[Task item]: Can you return the records below exactly as they stand, but only from the first line through the one with "export NUM_CORES = 1"?

(Items listed in a dataset)
----------------

<file path="config.mk">
export PLATFORM = sky130hd
export DESIGN_NAME = fu_wb_arbiter
export DESIGN_NICKNAME = d
export VERILOG_FILES = /design/src/rtl/core_pkg.sv /design/src/rtl/wb_rr_picker.sv /design/src/rtl/fu_wb_arbiter.sv
export SDC_FILE = /design/constraint.sdc
export NUM_CORES = 1
export LEC_CHECK = 0
export BUFFER_PORTS_ARGS = -buffer_cell sky130_fd_sc_hd__clkbuf_2
export CORE_ASPECT_RATIO = 0.6
export CORE_UTILIZATION = 49
export DETAILED_ROUTE_END_ITERATION = 10
export GPL_ROUTABILITY_DRIVEN = 1
export PLACE_DENSITY = 0.82
export SETUP_SLACK_MARGIN = 0.1
export SLEW_MARGIN = 20
export SYNTH_ARGS = -nofsm -noshare
export SYNTH_HDL_FRONTEND = slang
export SYNTH_HIERARCHICAL = 1
export SYNTH_SLANG_ARGS = --single-unit
</file>
<file path="constraint.sdc">
create_clock -name clk -period 3.6 [get_ports clk]
set_input_delay 0.18 -clock clk [delete_from_list [all_inputs] [get_ports clk]]
set_output_delay 0.18 -clock clk [all_outputs]
set_load 0.01 [all_outputs]
</file>
### src/rtl/fp16_pkg.sv
// fp16 field layout, checker FSM states and the result compare rule.
// FP16_CHK_NAN_EN: any expected NaN accepts any returned NaN.
package fp16_pkg;

  localparam int SIGN_BIT = 15;
  localparam int EXP_HI   = 14;
  localparam int EXP_LO   = 10;
  localparam int MAN_HI   = 9;
  localparam int MAN_LO   = 0;

  localparam logic [4:0] EXP_ZERO = 5'h00;
  localparam logic [4:0] EXP_MAX  = 5'h1F;

  typedef enum logic [1:0] {
    IDLE = 2'd0,
    RUN  = 2'd1,
    DONE = 2'd2
  } state_t;

  function automatic logic fp16_match(
    input logic [15:0] got,
    input logic [15:0] ex,
    input int unsigned tol
  );
    logic [4:0]         ge;
    logic [4:0]         ee;
    logic [9:0]         gm;
    logic [9:0]         em;
    logic               ss;
    logic signed [16:0] d;
    logic [16:0]        ad;
    logic               ok;
    ge = got[EXP_HI:EXP_LO];
    ee = ex[EXP_HI:EXP_LO];
    gm = got[MAN_HI:MAN_LO];
    em = ex[MAN_HI:MAN_LO];
    ss = got[SIGN_BIT] == ex[SIGN_BIT];
    d  = $signed({2'b00, got[14:0]}) - $signed({2'b00, ex[14:0]});
    ad = d[16] ? 17'(-d) : 17'(d);
    if (ee == EXP_ZERO) begin
      // zero and subnormal expectations collapse to signless zero
      ok = (ge == EXP_ZERO) && (gm == 10'd0);
    end else if (ee == EXP_MAX) begin
`ifdef FP16_CHK_NAN_EN
      if (em != 10'd0)
        ok = (ge == EXP_MAX) && (gm != 10'd0);
      else
        ok = (ge == EXP_MAX) && (gm == 10'd0) && ss;
`else
      ok = (ge == EXP_MAX) && (gm == 10'd0) && ss && (em == em);
`endif
    end else begin
      ok = (ad <= 17'(tol)) && ss;
    end
    return ok;
  endfunction

endpackage
**src/rtl/t08_pkg.sv**
```systemverilog
// Shared types and constants for the t08 MMIO bridge.
// Covers the FSM states, the default address map and the bus error word.
package t08_pkg;

  typedef enum logic [1:0] {
    IDLE     = 2'd0,
    BUS      = 2'd1,
    I2C_WAIT = 2'd2,
    RESP     = 2'd3
  } state_t;

  localparam logic [31:0] RAM_LIMIT_DEF = 32'd2048;
  localparam logic [31:0] I2C_ADDR_DEF  = 32'd923923;
  localparam logic [31:0] WB_BASE_DEF   = 32'h3300_0000;
  localparam int          TIMEOUT_DEF   = 255;
  localparam logic [31:0] ERR_WORD      = 32'hDEAD_BEEF;

  function automatic logic [31:0] word_align(input logic [31:0] addr);
    return {addr[31:2], 2'b00};
  endfunction

endpackage

```
**src/rtl/t08_i2c_holdreg.sv**
```systemverilog
// Holds the latest I2C sensor word and tracks whether it is still unread.
// A new pulse always wins over a read that consumes the held word.
module t08_i2c_holdreg (
  input  logic        clk,
  input  logic        nrst,
  input  logic        i2c_valid,
  input  logic [31:0] i2c_data,
  input  logic        take_held,
  input  logic        take_live,
  output logic [31:0] word,
  output logic        fresh
);

  logic [31:0] held_r;
  logic        fresh_r;

  // Load the holding register and update the fresh flag.
  always_ff @(posedge clk or negedge nrst) begin
    if (!nrst) begin
      held_r  <= 32'd0;
      fresh_r <= 1'b0;
    end else begin
      if (i2c_valid) begin
        held_r <= i2c_data;
      end
      // A waiting read consumes the very pulse it was waiting for.
      if (take_live) begin
        fresh_r <= 1'b0;
      end else if (i2c_valid) begin
        fresh_r <= 1'b1;
      end else if (take_held) begin
        fresh_r <= 1'b0;
      end
    end
  end

  assign word  = i2c_valid ? i2c_data : held_r;
  assign fresh = fresh_r;

endmodule

```
**src/rtl/t08_mmio_bridge.sv**
```systemverilog
// Bridges memory-handler requests to Wishbone memory or the I2C data register.
// Produces the busy/done/err handshake the handler uses to freeze the core.
module t08_mmio_bridge
  import t08_pkg::*;
#(
  parameter logic [31:0] RAM_LIMIT = RAM_LIMIT_DEF,
  parameter logic [31:0] I2C_ADDR  = I2C_ADDR_DEF,
  parameter logic [31:0] WB_BASE   = WB_BASE_DEF,
  parameter int          TIMEOUT   = TIMEOUT_DEF
) (
  input  logic        clk,
  input  logic        nrst,
  input  logic        req_read,
  input  logic        req_write,
  input  logic [31:0] req_addr,
  input  logic [31:0] req_wdata,
  output logic [31:0] rdata,
  output logic        busy,
  output logic        done,
  output logic        err,
  output logic        wb_cyc_o,
  output logic        wb_stb_o,
  output logic        wb_we_o,
  output logic [31:0] wb_adr_o,
  output logic [31:0] wb_dat_o,
  output logic [3:0]  wb_sel_o,
  input  logic [31:0] wb_dat_i,
  input  logic        wb_ack_i,
  input  logic [31:0] i2c_data,
  input  logic        i2c_valid
);

  localparam int               CNT_W       = $clog2(TIMEOUT + 1);
  localparam logic [CNT_W-1:0] TIMEOUT_CNT = CNT_W'(TIMEOUT);
  localparam logic [CNT_W-1:0] CNT_ONE     = CNT_W'(1);

  state_t           state_r;
  logic [CNT_W-1:0] cnt_r;
  logic [CNT_W-1:0] cnt_next_s;
  logic [31:0]      rdata_r;
  logic             done_r;
  logic             err_r;
  logic             cyc_r;
  logic             stb_r;
  logic             we_r;
  logic [31:0]      adr_r;
  logic [31:0]      dat_r;
  logic [3:0]       sel_r;
  logic             is_ram_s;
  logic             is_i2c_s;
  logic             take_held_s;
  logic             take_live_s;
  logic [31:0]      i2c_word_s;
  logic             fresh_s;

  t08_i2c_holdreg u_holdreg (
    .clk       (clk),
    .nrst      (nrst),
    .i2c_valid (i2c_valid),
    .i2c_data  (i2c_data),
    .take_held (take_held_s),
    .take_live (take_live_s),
    .word      (i2c_word_s),
    .fresh     (fresh_s)
  );

  // Address decode and holding-register consume strobes.
  always_comb begin
    is_ram_s    = (req_addr < RAM_LIMIT);
    is_i2c_s    = (req_addr == I2C_ADDR);
    cnt_next_s  = cnt_r + CNT_ONE;
    take_held_s = 1'b0;
    take_live_s = 1'b0;
    if ((state_r == IDLE) && req_read && !req_write && is_i2c_s && fresh_s) begin
      take_held_s = 1'b1;
    end else begin
      take_held_s = 1'b0;
    end
    if ((state_r == I2C_WAIT) && i2c_valid) begin
      take_live_s = 1'b1;
    end else begin
      take_live_s = 1'b0;
    end
  end

  // Access sequencer with registered bus and handshake outputs.
  always_ff @(posedge clk or negedge nrst) begin
    if (!nrst) begin
      state_r <= IDLE;
      cnt_r   <= '0;
      rdata_r <= 32'd0;
      done_r  <= 1'b0;
      err_r   <= 1'b0;
      cyc_r   <= 1'b0;
      stb_r   <= 1'b0;
      we_r    <= 1'b0;
      adr_r   <= 32'd0;
      dat_r   <= 32'd0;
      sel_r   <= 4'h0;
    end else begin
      sel_r  <= 4'hF;
      done_r <= 1'b0;
      err_r  <= 1'b0;
      case (state_r)
        IDLE: begin
          if (req_write) begin
            if (is_ram_s) begin
              adr_r   <= WB_BASE + word_align(req_addr);
              dat_r   <= req_wdata;
              we_r    <= 1'b1;
              cyc_r   <= 1'b1;
              stb_r   <= 1'b1;
              cnt_r   <= '0;
              state_r <= BUS;
            end else if (is_i2c_s) begin
              done_r  <= 1'b1;
              state_r <= RESP;
            end else begin
              done_r  <= 1'b1;
              err_r   <= 1'b1;
              state_r <= RESP;
            end
          end else if (req_read) begin
            if (is_ram_s) begin
              adr_r   <= WB_BASE + word_align(req_addr);
              we_r    <= 1'b0;
              cyc_r   <= 1'b1;
              stb_r   <= 1'b1;
              cnt_r   <= '0;
              state_r <= BUS;
            end else if (is_i2c_s) begin
              if (fresh_s) begin
                rdata_r <= i2c_word_s;
                done_r  <= 1'b1;
                state_r <= RESP;
              end else begin
                state_r <= I2C_WAIT;
              end
            end else begin
              rdata_r <= 32'd0;
              done_r  <= 1'b1;
              err_r   <= 1'b1;
              state_r <= RESP;
            end
          end
        end
        BUS: begin
          // An ack landing on the final counted cycle still completes normally.
          if (wb_ack_i) begin
            if (!we_r) begin
              rdata_r <= wb_dat_i;
            end
            cyc_r   <= 1'b0;
            stb_r   <= 1'b0;
            we_r    <= 1'b0;
            done_r  <= 1'b1;
            state_r <= RESP;
          end else if (cnt_next_s == TIMEOUT_CNT) begin
            if (!we_r) begin
              rdata_r <= ERR_WORD;
            end
            cnt_r   <= cnt_next_s;
            cyc_r   <= 1'b0;
            stb_r   <= 1'b0;
            we_r    <= 1'b0;
            done_r  <= 1'b1;
            err_r   <= 1'b1;
            state_r <= RESP;
          end else begin
            cnt_r <= cnt_next_s;
          end
        end
        I2C_WAIT: begin
          if (i2c_valid) begin
            rdata_r <= i2c_data;
            done_r  <= 1'b1;
            state_r <= RESP;
          end
        end
        RESP: begin
          state_r <= IDLE;
        end
        default: begin
          cyc_r   <= 1'b0;
          stb_r   <= 1'b0;
          we_r    <= 1'b0;
          state_r <= IDLE;
        end
      endcase
    end
  end

  // Busy must rise in the acceptance cycle, so it is decoded from the live request.
  assign busy = nrst & ((state_r == BUS) | (state_r == I2C_WAIT) |
                        ((state_r == IDLE) & (req_read | req_write)));

  assign rdata    = rdata_r;
  assign done     = done_r;
  assign err      = err_r;
  assign wb_cyc_o = cyc_r;
  assign wb_stb_o = stb_r;
  assign wb_we_o  = we_r;
  assign wb_adr_o = adr_r;
  assign wb_dat_o = dat_r;
  assign wb_sel_o = sel_r;

endmodule

```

----------------

[Task response]:
<file path="config.mk">
export PLATFORM = sky130hd
export DESIGN_NAME = fu_wb_arbiter
export DESIGN_NICKNAME = d
export VERILOG_FILES = /design/src/rtl/core_pkg.sv /design/src/rtl/wb_rr_picker.sv /design/src/rtl/fu_wb_arbiter.sv
export SDC_FILE = /design/constraint.sdc
export NUM_CORES = 1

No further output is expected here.